A cougar
© DreamstimeA cougar
The Sheriff's office of a county in Texas has said that a 28-year-old man who went missing last week was killed by a mountain lion, even as the wildlife officials said there was no evidence of such an attack.

Christopher Allen Whiteley was reported missing on Thursday after last being seen early Wednesday morning in Lipan, Texas, said the Sheriff's office of Hood County on Saturday.

The investigators found Whiteley's body in a wooded area of rural Texas, which was sent to the Tarrant County Medical Examiner's Office for an autopsy. The preliminary report blamed the death on a "wild animal attack, possibly a mountain lion."

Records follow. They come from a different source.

File: src/source/cb_pkg.sv
/*
  Shared types of the covariance-bank access path
  Mapping direction enum, decoder state enum
  Lane-to-bank pairing of the new-landmark mode
*/
package cb_pkg;

  // Mapping direction, shared by decode, shifters and top
  typedef enum logic [1:0] {
    DIR_IDLE = 2'b00,
    DIR_POS  = 2'b01,
    DIR_NEG  = 2'b10,
    DIR_NEW  = 2'b11
  } cb_dir_e;

  // Command decoder FSM states
  typedef enum logic [1:0] {
    ST_IDLE  = 2'b00,
    ST_RUN   = 2'b01,
    ST_DRAIN = 2'b10,
    ST_ACK   = 2'b11
  } dec_state_e;

  /*
    New-landmark mode, four banks only
      lnum  first lane (addr)    partner lane (addr)
      11    0 (new)              1 (lane 0)
      00    2 (new)              3 (lane 2)
      01    3 (new + 3)          2 (lane 3 - 1)
      10    1 (new + 1)          0 (lane 1 - 1)
  */

  // Lane that takes the new address
  function automatic int unsigned nl_first_lane(input logic [1:0] lnum);
    case (lnum)
      2'b11:   return 0;
      2'b00:   return 2;
      2'b01:   return 3;
      default: return 1;
    endcase
  endfunction

  // Lane fed from the first lane one cycle later
  function automatic int unsigned nl_partner_lane(input logic [1:0] lnum);
    case (lnum)
      2'b11:   return 1;
      2'b00:   return 3;
      2'b01:   return 2;
      default: return 0;
    endcase
  endfunction

endpackage

File: src/source/cb_en_shift.sv
/*
  Bank enable shifter
  Left, right or landmark-pair shift of the lane enables
*/
`timescale 1ns/1ps
module cb_en_shift import cb_pkg::*; #(
  parameter int L = 4
) (
  input  logic         clk,
  input  logic         sys_rst,
  input  cb_dir_e      dir,
  input  logic [1:0]   lnum,
  input  logic         en_new,
  output logic [L-1:0] cb_en
);

  int unsigned first_lane;
  int unsigned partner_lane;

  // Pair selection of the new-landmark mode
  assign first_lane   = nl_first_lane(lnum);
  assign partner_lane = nl_partner_lane(lnum);

  always_ff @(posedge clk) begin
    if (sys_rst) begin
      cb_en <= '0;
    end else begin
      case (dir)
        // Enter at bank 0, move up
        DIR_POS: cb_en <= {cb_en[L-2:0], en_new};
        // Enter at bank L-1, move down
        DIR_NEG: cb_en <= {en_new, cb_en[L-1:1]};
        DIR_NEW: begin
          for (int i = 0; i < L; i++) begin
            if (i == first_lane)
              cb_en[i] <= en_new;
            else if (i == partner_lane)
              cb_en[i] <= cb_en[first_lane];
            else
              cb_en[i] <= 1'b0;
          end
        end
        // Idle ends any read burst
        default: cb_en <= '0;
      endcase
    end
  end

  // Pair table only defined for four banks
  a_new_l4: assert property (@(posedge clk) disable iff (sys_rst)
    dir == DIR_NEW |-> L == 4);

endmodule

File: config.mk
export PLATFORM = sky130hd
export DESIGN_NAME = cb_en_shift
export DESIGN_NICKNAME = d
export VERILOG_FILES = /design/src/source/cb_pkg.sv /design/src/source/cb_en_shift.sv
export SDC_FILE = /design/constraint.sdc
export NUM_CORES = 1
export LEC_CHECK = 0
export ABC_AREA = 1
export BUFFER_PORTS_ARGS = -buffer_cell sky130_fd_sc_hd__buf_2
export CAP_MARGIN = 20
export CORE_UTILIZATION = 25
export CTS_BUF_LIST = sky130_fd_sc_hd__clkbuf_4 sky130_fd_sc_hd__clkbuf_8
export DETAILED_ROUTE_END_ITERATION = 10
export GPL_ROUTABILITY_DRIVEN = 0
export HOLD_SLACK_MARGIN = 0.1
export MAX_ROUTING_LAYER = met4
export PLACE_DENSITY = 0.52
export SLEW_MARGIN = 15
export SYNTH_ARGS = -nofsm -noshare
export SYNTH_HDL_FRONTEND = slang
export SYNTH_SLANG_ARGS = --single-unit
File: constraint.sdc
create_clock -name clk -period 3.1 [get_ports clk]
set_input_delay 0.155 -clock clk [delete_from_list [all_inputs] [get_ports clk]]
set_output_delay 0.155 -clock clk [all_outputs]
set_load 0.03 [all_outputs]
# ---- Yosys cells after proc, flatten, opt, wreduce, memory -nomap -nowiden
# Index checks and enable logic that the tools add are counted.
dict set report classes {
  n_addsub 0
  multipliers 0
  n_div 0
  n_lt_le_gt_ge 1
  n_eq_ne 11
  n_shift 0
  n_mux 13
  bitwise 0
  reduce_logical 3
}
# op n
set ops {}
lappend ops {{== test 2 x 32 -> 1 bit, first input constant} 4}
lappend ops {{== test 1 x 32 -> 1 bit, first input constant} 2}
lappend ops {{zero test 32 bit} 2}
lappend ops {{< comparator 32 x 3 -> 1 bit, second input constant} 1}
lappend ops {{case mux 2 bit (3 select lines)} 2}
lappend ops {{case mux 4 bit (3 select lines)} 1}
lappend ops {{2-to-1 mux 1 bit} 9}
lappend ops {{== test 2 bit, second input constant} 3}
lappend ops {{== test 2 x 1 -> 1 bit, second input constant} 2}
lappend ops {{binary-select mux 1 bit (select 2 bit)} 1}
lappend ops {{zero test 2 bit} 1}
dict set report totals {
  register_bits 4
  latch_bits 0
  ram_bits 0
  romBits 0
  in_bits 7
  output_inout_bits 4
  word_cells 29
  n_memories 0
}

# ---- Logic depth before layout (Yosys ltp)
dict set report logic_depth {
  depth_word 7
  mapped_depth 9
  mapped_depth_nobuf 9
}

# ---- Least setup slack after synthesis
# Ideal clock, no wire load.
dict set report synth_timing {
  path_type {input-to-reg}
  from {in lnum[1]}
  to {reg cb_en[3]}
  setup_time_ns 0.114
  arrival_ns 1.001
  t_required_ns 2.986
  slack_ns 1.986
  path_stages 9
  n_path_buf 0
  cell_sequence {inv_1 -> ha_1 -> inv_1 -> nand2_1 -> nand3_1 -> nand2_1 -> nand2_1 -> a21oi_1 -> nor2_1}
}
dict set report synth_between {
  elab_chain_cells 7
  word_cells_on_any_way 12
  classes_between {eq/ne (4); mux (7); reduce/logical (1)}
}
# item line_no
set synth_rtl {}
lappend synth_rtl {{start: declaration} cb_en_shift.sv:12} ;# input logic [1:0] lnum,
lappend synth_rtl {{== test 2 x 1 -> 1 bit, or another cell as far along} {cb_pkg.sv:35, cb_pkg.sv:45}}
lappend synth_rtl {{case mux 2 bit (3 select lines)} cb_pkg.sv:35} ;# case (lnum)
lappend synth_rtl {{binary-select mux 1 bit (select 2 bit)} cb_en_shift.sv:38} ;# cb_en[i] <= cb_en[first_lane];
lappend synth_rtl {{2-to-1 mux 1 bit (not written as such)} cb_en_shift.sv:38}
lappend synth_rtl {{2-to-1 mux 1 bit} cb_en_shift.sv:37} ;# else if (i == partner_lane)
lappend synth_rtl {{2-to-1 mux 1 bit *} cb_en_shift.sv:35} ;# if (i == first_lane)
lappend synth_rtl {{case mux 4 bit (3 select lines) *} cb_en_shift.sv:28} ;# case (dir)
lappend synth_rtl {{end signal: assignment} cb_en_shift.sv:30} ;# DIR_POS: cb_en <= {cb_en[L-2:0], en_new};
lappend synth_rtl {{end signal: indexed assignment} cb_en_shift.sv:36} ;# cb_en[i] <= en_new;
lappend synth_rtl {{end signal: indexed assignment} cb_en_shift.sv:38}
lappend synth_rtl {{end: declaration} cb_en_shift.sv:14} ;# output logic [L-1:0] cb_en
# Every way passes the cells marked *; elsewhere a longest branch is shown, timed or not. The select of a mux whose other input is x is not followed.
# A chain may end at the register's enable or synchronous reset.

# ---- Worst setup path after layout
dict set report layout_timing {
  from {in lnum[0]}
  to {reg cb_en[3]}
}
# Same word-level chain as after synthesis.

==> impl_metrics.csv <==
group,metric,value,unit
power_and_ir_drop,peakVddDrop,0.188,mV
sta,slew-limit-headroom,84.0,%
sta,whs,0.132,ns
cells_and_area,fin_util,33.2,%
cells_and_area,final_common_cell,"nand2_1",
global_routing,grt_util_all_layers,9.85,%
worst_setup_path,arrival,1.27,ns
sta,setup_viol,0,
synthesis,synth_top_cell_by_area,"ha_1",
floorplanning,initial_core_util,27.1,%
route,route.detailed.drc,0,
route,wl_per_cell,8.88,um
place,dp.cells,90,
worst_setup_path,crit_type,"input pin to register",
cells_and_area,final_cell_mix,"nand2_1 (16), inv_1 (14), nand3_1 (10), buf_2 (10)",
route,ant_nets,0,
cells_and_area,largest-register,"cb_en",
place,dp_hpwl,706,um
floorplanning,fp.dieArea,1820,um2
place,port_buffers,10,
synthesis,synth_top_family_by_area,"simple AND/OR/NAND/NOR gates",
worst_setup_path,cpMostUsedCell,"nand2_1",
synthesis,synthCells,64,
clock_tree,cts_root_buf,"clkbuf_4",
floorplanning,fp.coreArea,1520,um2
floorplanning,rows,14,
job,cap_violations,0,
worst_setup_path,cpLargestDelayFamily,"simple AND/OR/NAND/NOR gates",
clock_tree,post_cts.repair.setup_buffers,0,
sta,rsz0062_at_grt,"false",
sta,tns,0,ns
floorplanning,pin_count,11,
worst_setup_path,path_cells,"buf_2, inv_1, ha_1, inv_1, nand2_1, nand3_1, nand2_1, nand2_1, a21oi_1, nor2_1",
route,drtIter0Drc,3,
synthesis,seq_area_frac_synth,19.4,%
sta,final.min_clock_period,1.15,ns
worst_setup_path,endpoint_kind,"register",
synthesis,syn-num-nets,78,
global_routing,gr-total-overflow,0,
route,vias,410,
sta,fin_ws,1.95,ns
synthesis,synth_compound_area_share,15.2,%
status,outcome,"finished, final reports clean",
power_and_ir_drop,power-per-cell-area,318,nW/um2
place,dp_slack,1.71,ns
global_routing,grt_pass1_wl,1320,um
floorplanning,die_w,42.6,um
sta,worst_pin_slew,0.238,ns
synthesis,syn_area,413,um2
synthesis,synthAdderAreaFrac,21.2,%
cells_and_area,drive_above_1_share,20.8,%
synthesis,synth.top_cell.area_share,21.2,%
worst_setup_path,critPathMaxStageDelay,0.33,ns
route,drt-pass1-iter-count,4,
clock_tree,clk_latency,0.23,ns
global_routing,antenna_found_initial,0,
cells_and_area,multi_input_area,280,um2
cells_and_area,syn_to_final_growth,22.4,%
synthesis,synth-simple-area-share,31.5,%
clock_tree,clk_pin_slew_worst_paths,0.04,ns
worst_setup_path,startpoint_type,"input pin",
sta,fin_skew,0.00147,ns
synthesis,synth.ff_latch_count,4,
worst_setup_path,cp_data_required_time,3.22,ns
clock_tree,clockBufferDepth,2,
floorplanning,dieHeight,42.6,um
global_routing,grt_pass1_vias,333,
sta,drv_slew,0,
cells_and_area,antenna_cells,0,
sta,hold_viol,0,
worst_setup_path,crit_slowest_cell,"ha_1",
synthesis,yosysUniqueCellTypes,11,
sta,max_freq,867,MHz
cells_and_area,finalNonFillerCells,93,
sta,period_share,37.2,%
clock_tree,post_cts_resized,0,
synthesis,synth.area.top_cells,"ha_1 (21%), dfxtp_1 (19%), nand2_1 (15%)",
clock_tree,cts_buffers,3,
cells_and_area,nets,93,
cells_and_area,largest_reg_flops,4,
cells_and_area,reg_top3,"cb_en x4",
global_routing,grt_max_degree,7,
cells_and_area,seqCellArea,80.1,um2
worst_setup_path,worstPathMaxFanout,5,
clock_tree,holdBufCountCts,0,
cells_and_area,fillers,172,
power_and_ir_drop,p_leak,0.280,nW
synthesis,synth-warning-count,0,
synthesis,synth_xor_area_share,0,%
synthesis,synthMuxAreaShare,0,%
route,totalWireLength,826,um
clock_tree,clkSinkCount,4,
clock_tree,cts_max_level,1,
worst_setup_path,worst-path-buf-inv,3,
clock_tree,cts_tree,"done",
route,via_per_inst,4.41,
hold_path,hp-class,"input pin to register",
synthesis,avgSynthCellArea,6.45,um2
## worst paths after layout
path             from       end  slack [ns]  depth (start not counted)
max           lnum[0]  cb_en[3]        1.95                         10
min           sys_rst  cb_en[1]        0.13                          2
max reg2reg  cb_en[2]  cb_en[2]        2.12                          6
min reg2reg  cb_en[3]  cb_en[2]        0.58                          4
## cells in the mapped netlist (all sizes together)
cell	instances
a21oi	7
nand2	16
nor2	2
dfxtp	4
nand3	11
a211oi	1
inv	14
ha	7
o31ai	2
## worst register-to-register path: stages (launching register included)
cell     delay, ns
dfxtp_1       0.38
nand2_1       0.07
nand3_1       0.15
nand3_1       0.09
nand2_1       0.06
nand2_1       0.05
a21oi_1       0.11
## where the power goes
part | switching, mW | internal [mW] | total, mW
clock | 0.0186 | 0.0431 | 0.0618
combinational | 0.0281 | 0.0150 | 0.0431
sequential | 0.00196 | 0.0539 | 0.0559
total | 0.0487 | 0.112 | 0.161
## per-layer routing
| metal | global-route usage [%] | wire [um] |
|---|---|---|
| met4 | 3.75 | 0 |
| met5 | - | 0 |
| met3 | 2.59 | 7 |
| met2 | 15.5 | 416 |
| met1 | 11.9 | 403 |
## metrics by stage
| stage | power [mW] | cell area [um2] |
|---|---|---|
| 2_1_floorplan | 0.0855 | 413 |
| 3_3_place_gp | 0.100 | 483 |
| 3_5_place_dp | 0.100 | 483 |
| 4_1_cts | 0.164 | 505 |
| 5_1_grt | 0.175 | 505 |
| 6_report | 0.161 | 505 |
## cells by family after synthesis
family,after synthesis
AOI/OAI and AO/OA,10
DFF,4
adders and majority gates,7
and+or+nand+nor,29
buffers and inverters,14
## final cells by class
class | instances | share of cell area, %
Multi-Input combinational cell | 46 | 55.4
Sequential cell | 4 | 15.8
Inverter | 14 | 10.4
Timing Repair Buffer | 10 | 9.90
Clock buffer | 3 | 4.46
Tap cell | 16 | 3.96
Note: power is estimated with default switching activity, not from simulation.
## config.mk

```make
export PLATFORM = sky130hd
export DESIGN_NAME = cb_cmd_decode
export DESIGN_NICKNAME = d
export VERILOG_FILES = /design/src/source/cb_pkg.sv /design/src/source/cb_cmd_decode.sv
export SDC_FILE = /design/constraint.sdc
export NUM_CORES = 1
export LEC_CHECK = 0
export BUFFER_PORTS_ARGS = -buffer_cell sky130_fd_sc_hd__buf_2
export CORE_ASPECT_RATIO = 1.5
export CORE_MARGIN = 8
export CORE_UTILIZATION = 25
export CTS_BUF_LIST = sky130_fd_sc_hd__clkbuf_16
export CTS_CLUSTER_SIZE = 20
export DETAILED_ROUTE_END_ITERATION = 6
export GPL_TIMING_DRIVEN = 0
export HOLD_SLACK_MARGIN = 0.02
export SYNTH_ARGS = -nofsm -noshare
export SYNTH_HDL_FRONTEND = slang
export SYNTH_SLANG_ARGS = --single-unit
```

## constraint.sdc

```tcl
create_clock -name clk -period 2.1 [get_ports clk]
set_input_delay 0.315 -clock clk [delete_from_list [all_inputs] [get_ports clk]]
set_output_delay 0.315 -clock clk [all_outputs]
set_load 0.1 [all_outputs]
```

However, the Texas Parks and Wildlife Department drew a contradictory conclusion and in a statement to the Sheriff's office said that experts who inspected the scene found no evidence of a "predatory attack by a mountain lion at the location where the victim was found."

There have been no confirmed fatal attacks by mountain lions in the state of Texas, according to the wildlife department.


"Fatal mountain lion attacks on people are extremely rare. In the past 100 years, there are fewer than 30 confirmed deaths due to mountain lion attacks nationwide," the wildlife agency said.

"Texas Parks and Wildlife Department has no records of a confirmed fatal attack on a person by a mountain lion in Texas. Texas Parks and Wildlife also has no confirmed records of a mountain lion from Hood County."

The wildlife department informed the Sheriff's office that a recent confirmed sighting of a mountain lion was about 100 miles away in Dallas County, and is "unrelated to this event."

Though the Sheriff's office acknowledged the conflicting report from the two agencies, backed the initial findings of the Tarrant County Medical Examiner's Office.

"We stand behind the preliminary findings of the Tarrant County Medical Examiner's Office, that rule out a suicide and a homicide on the death in question," said the Sheriff's office in a statement on Sunday.


However, it said that they will continue its investigation and will "gather pictures and statements from locals that have seen and capture on film images of mountain lions (sic)."